__Problem description__: Take each line of the entries below that contains "base" and copy it.

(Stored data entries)
+ + +
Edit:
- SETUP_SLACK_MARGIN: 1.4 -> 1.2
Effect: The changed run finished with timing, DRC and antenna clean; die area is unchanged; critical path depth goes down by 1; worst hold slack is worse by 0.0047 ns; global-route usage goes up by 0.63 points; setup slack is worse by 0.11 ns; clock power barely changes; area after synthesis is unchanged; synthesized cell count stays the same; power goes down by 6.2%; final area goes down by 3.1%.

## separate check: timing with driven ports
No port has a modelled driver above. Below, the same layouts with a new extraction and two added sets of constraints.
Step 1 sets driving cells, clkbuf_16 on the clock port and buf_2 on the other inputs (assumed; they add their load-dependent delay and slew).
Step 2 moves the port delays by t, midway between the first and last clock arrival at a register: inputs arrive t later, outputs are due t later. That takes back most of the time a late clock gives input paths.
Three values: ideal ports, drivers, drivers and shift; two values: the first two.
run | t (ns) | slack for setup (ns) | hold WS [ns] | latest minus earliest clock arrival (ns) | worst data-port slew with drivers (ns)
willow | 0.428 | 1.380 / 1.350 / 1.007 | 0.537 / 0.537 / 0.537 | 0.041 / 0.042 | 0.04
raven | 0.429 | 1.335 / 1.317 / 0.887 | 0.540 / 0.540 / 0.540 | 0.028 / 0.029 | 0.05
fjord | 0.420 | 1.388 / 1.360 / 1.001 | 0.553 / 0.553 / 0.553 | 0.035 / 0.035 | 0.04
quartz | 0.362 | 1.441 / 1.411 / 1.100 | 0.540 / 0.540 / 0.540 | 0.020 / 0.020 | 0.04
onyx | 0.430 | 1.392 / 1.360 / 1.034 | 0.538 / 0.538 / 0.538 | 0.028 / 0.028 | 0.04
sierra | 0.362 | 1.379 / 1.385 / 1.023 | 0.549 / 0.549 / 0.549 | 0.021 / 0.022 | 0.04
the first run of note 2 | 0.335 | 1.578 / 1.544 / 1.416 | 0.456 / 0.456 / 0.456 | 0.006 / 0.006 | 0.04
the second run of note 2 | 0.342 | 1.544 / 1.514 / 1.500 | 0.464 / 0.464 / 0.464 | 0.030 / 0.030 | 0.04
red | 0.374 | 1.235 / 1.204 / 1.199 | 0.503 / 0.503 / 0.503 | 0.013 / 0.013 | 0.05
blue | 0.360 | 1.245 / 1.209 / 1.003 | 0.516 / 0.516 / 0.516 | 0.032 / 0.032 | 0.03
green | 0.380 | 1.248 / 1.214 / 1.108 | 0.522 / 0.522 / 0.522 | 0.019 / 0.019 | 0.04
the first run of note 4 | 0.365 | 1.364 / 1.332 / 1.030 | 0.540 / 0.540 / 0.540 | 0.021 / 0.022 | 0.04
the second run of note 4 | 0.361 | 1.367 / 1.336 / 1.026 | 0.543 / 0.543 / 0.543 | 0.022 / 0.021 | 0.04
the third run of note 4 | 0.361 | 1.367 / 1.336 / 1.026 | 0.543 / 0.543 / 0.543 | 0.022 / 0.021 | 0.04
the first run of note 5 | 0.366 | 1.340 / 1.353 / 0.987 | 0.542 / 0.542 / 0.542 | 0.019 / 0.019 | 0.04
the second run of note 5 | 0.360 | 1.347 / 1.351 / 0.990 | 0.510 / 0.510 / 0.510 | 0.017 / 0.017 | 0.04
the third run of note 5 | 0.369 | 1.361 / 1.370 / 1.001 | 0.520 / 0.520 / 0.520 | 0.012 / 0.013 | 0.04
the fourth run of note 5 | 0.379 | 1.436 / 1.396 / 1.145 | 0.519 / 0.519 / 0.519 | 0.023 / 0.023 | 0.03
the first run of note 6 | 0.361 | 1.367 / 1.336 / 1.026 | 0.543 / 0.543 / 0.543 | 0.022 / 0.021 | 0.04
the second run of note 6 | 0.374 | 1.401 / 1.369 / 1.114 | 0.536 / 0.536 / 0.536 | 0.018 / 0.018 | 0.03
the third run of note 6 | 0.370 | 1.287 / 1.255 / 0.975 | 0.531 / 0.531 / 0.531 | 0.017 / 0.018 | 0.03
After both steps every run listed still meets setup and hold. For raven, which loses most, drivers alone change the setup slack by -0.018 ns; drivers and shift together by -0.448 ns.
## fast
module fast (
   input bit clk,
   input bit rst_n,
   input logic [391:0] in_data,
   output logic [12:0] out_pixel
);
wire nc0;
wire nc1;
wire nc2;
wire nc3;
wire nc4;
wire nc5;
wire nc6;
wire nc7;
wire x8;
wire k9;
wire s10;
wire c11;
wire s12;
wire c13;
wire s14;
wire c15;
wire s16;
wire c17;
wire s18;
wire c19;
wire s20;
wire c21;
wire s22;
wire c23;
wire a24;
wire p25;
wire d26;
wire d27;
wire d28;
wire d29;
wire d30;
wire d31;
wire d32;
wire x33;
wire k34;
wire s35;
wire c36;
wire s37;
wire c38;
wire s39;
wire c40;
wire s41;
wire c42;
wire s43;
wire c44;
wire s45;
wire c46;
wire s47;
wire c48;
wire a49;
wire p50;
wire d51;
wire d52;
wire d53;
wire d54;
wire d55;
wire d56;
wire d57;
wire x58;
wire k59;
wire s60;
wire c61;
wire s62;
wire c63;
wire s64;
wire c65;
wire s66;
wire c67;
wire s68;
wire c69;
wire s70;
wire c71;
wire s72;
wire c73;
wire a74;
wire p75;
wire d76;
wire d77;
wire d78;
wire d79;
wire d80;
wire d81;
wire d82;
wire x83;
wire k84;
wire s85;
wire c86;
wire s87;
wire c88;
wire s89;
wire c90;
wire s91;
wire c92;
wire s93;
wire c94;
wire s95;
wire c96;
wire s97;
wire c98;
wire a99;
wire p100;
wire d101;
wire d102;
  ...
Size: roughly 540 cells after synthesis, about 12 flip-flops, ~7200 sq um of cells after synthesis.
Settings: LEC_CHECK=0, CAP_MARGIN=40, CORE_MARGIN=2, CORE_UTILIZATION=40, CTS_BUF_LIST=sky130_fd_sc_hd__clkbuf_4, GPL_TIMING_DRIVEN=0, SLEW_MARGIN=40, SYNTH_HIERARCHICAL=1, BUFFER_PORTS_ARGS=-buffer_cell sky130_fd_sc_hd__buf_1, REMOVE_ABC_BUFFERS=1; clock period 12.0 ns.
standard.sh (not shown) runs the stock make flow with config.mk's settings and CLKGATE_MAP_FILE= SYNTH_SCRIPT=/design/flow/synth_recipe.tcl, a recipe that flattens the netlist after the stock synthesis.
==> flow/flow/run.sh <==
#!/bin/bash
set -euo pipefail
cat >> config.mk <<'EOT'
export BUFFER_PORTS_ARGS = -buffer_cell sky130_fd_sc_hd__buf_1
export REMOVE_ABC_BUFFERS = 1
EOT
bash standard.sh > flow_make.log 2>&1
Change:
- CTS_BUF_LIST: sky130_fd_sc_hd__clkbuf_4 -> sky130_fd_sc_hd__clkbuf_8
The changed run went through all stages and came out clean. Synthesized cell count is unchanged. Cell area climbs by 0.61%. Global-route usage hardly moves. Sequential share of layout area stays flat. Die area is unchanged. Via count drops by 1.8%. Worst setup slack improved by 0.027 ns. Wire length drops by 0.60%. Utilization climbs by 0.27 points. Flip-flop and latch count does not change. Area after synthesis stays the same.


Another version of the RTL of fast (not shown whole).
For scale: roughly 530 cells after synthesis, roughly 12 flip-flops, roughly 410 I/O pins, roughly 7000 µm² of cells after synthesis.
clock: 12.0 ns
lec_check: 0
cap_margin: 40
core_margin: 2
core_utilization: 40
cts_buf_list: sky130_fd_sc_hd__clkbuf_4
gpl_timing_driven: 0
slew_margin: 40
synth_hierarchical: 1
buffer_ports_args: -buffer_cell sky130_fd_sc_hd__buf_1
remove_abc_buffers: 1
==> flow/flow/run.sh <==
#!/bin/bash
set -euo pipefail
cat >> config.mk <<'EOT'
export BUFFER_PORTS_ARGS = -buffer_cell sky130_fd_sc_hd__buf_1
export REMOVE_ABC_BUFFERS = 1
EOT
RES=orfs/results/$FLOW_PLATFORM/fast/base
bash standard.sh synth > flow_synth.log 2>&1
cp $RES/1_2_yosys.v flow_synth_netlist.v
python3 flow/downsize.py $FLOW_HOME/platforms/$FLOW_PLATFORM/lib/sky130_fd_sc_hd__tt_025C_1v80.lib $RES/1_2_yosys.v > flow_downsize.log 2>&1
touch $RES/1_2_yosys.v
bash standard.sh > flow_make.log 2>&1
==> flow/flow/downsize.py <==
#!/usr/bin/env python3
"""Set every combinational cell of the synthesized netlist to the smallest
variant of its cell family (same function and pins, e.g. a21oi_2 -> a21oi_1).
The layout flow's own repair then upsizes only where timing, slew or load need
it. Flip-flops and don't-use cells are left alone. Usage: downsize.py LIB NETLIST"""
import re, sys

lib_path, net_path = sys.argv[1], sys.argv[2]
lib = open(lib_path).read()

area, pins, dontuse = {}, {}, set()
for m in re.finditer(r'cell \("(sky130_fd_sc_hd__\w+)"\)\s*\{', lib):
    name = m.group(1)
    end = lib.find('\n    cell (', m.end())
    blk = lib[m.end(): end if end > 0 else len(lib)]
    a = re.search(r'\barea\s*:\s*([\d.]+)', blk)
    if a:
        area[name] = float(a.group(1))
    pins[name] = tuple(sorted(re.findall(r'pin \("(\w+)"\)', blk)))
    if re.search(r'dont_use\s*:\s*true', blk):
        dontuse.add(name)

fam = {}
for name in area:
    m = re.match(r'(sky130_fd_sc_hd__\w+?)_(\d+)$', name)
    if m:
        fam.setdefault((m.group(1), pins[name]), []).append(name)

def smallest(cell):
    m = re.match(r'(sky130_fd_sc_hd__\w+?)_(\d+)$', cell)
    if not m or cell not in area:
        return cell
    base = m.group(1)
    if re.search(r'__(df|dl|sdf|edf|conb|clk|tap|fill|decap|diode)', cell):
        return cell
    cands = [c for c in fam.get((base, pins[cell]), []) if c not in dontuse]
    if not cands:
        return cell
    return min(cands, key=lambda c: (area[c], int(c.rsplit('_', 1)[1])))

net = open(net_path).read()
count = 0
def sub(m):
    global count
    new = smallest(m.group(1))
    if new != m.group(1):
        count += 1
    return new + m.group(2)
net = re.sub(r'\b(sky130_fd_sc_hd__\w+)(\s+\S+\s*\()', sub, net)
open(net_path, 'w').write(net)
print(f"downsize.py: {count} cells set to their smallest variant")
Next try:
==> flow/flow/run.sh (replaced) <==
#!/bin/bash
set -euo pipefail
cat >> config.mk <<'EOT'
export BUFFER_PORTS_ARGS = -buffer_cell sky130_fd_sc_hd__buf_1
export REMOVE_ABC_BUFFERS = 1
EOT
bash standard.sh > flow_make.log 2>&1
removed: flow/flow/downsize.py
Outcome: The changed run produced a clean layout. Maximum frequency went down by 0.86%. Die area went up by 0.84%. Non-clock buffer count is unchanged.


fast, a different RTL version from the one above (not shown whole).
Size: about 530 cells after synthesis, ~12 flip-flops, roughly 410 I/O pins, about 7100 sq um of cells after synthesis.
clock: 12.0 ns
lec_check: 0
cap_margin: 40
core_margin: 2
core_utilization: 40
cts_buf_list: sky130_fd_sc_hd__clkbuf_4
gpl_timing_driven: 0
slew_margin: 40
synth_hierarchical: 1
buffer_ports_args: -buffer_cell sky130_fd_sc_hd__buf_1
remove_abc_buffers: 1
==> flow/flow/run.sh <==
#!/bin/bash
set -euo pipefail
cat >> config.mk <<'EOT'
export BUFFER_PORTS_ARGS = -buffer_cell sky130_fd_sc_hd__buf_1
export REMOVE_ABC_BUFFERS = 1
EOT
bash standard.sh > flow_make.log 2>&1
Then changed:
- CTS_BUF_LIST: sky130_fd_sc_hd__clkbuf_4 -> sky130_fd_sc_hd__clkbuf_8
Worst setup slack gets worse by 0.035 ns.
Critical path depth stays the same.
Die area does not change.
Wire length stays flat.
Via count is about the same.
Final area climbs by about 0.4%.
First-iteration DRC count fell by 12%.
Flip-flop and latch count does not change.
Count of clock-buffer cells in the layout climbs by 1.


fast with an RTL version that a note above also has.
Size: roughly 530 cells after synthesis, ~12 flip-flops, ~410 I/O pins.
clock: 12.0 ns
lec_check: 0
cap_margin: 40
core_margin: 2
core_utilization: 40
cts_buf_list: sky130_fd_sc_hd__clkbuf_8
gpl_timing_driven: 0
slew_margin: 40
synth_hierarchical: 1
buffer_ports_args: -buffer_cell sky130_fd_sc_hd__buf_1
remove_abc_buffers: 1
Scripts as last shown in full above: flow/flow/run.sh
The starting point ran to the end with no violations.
Context: an optimization exercise on an open-source flow, tuned for small area, a short achievable clock period and few clock cycles. The choices shown serve that exercise and are no tape-out recipe. Where RTL was checked, it was by simulation tests only, not by an equivalence proof against the original. Function not checked in runs 3 and 4: the RTL went through the layout flow alone. Power is estimated from default activity; no workload was simulated.

**run.sh**
```bash
#!/bin/bash
# synth_recipe.tcl (not shown) runs the flow's synth.tcl, then flattens the netlist and writes it again
# the make line also repeats each setting of config.mk as NAME=value (left out here)
make -C /OpenROAD-flow-scripts/flow DESIGN_CONFIG=/design/flow/config.mk WORK_HOME=/design/flow/orfs CLKGATE_MAP_FILE= SYNTH_SCRIPT=/design/flow/synth_recipe.tcl finish
```
**config.mk**
```make
export PLATFORM = sky130hd
export DESIGN_NAME = cpu
export DESIGN_NICKNAME = cpu
export VERILOG_FILES = /design/flow/design.v
export SDC_FILE = /design/flow/constraint.sdc
export NUM_CORES = 4
export LEC_CHECK = 0
export ABC_AREA = 1
export CAP_MARGIN = 20
export CORE_MARGIN = 2
export CORE_UTILIZATION = 40
export SETUP_SLACK_MARGIN = 3.5
export SLEW_MARGIN = 20
```
**constraint.sdc**
```tcl
create_clock -name core_clock -period 7.5 [get_ports {clk}]
set_input_delay 1.5000 -clock core_clock [delete_from_list [all_inputs] [get_ports {clk}]]
set_output_delay 1.5000 -clock core_clock [all_outputs]
set_load 0.01 [all_outputs]
```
+ + +
__Task result__:
RES=orfs/results/$FLOW_PLATFORM/fast/base
    base = m.group(1)
    cands = [c for c in fam.get((base, pins[cell]), []) if c not in dontuse]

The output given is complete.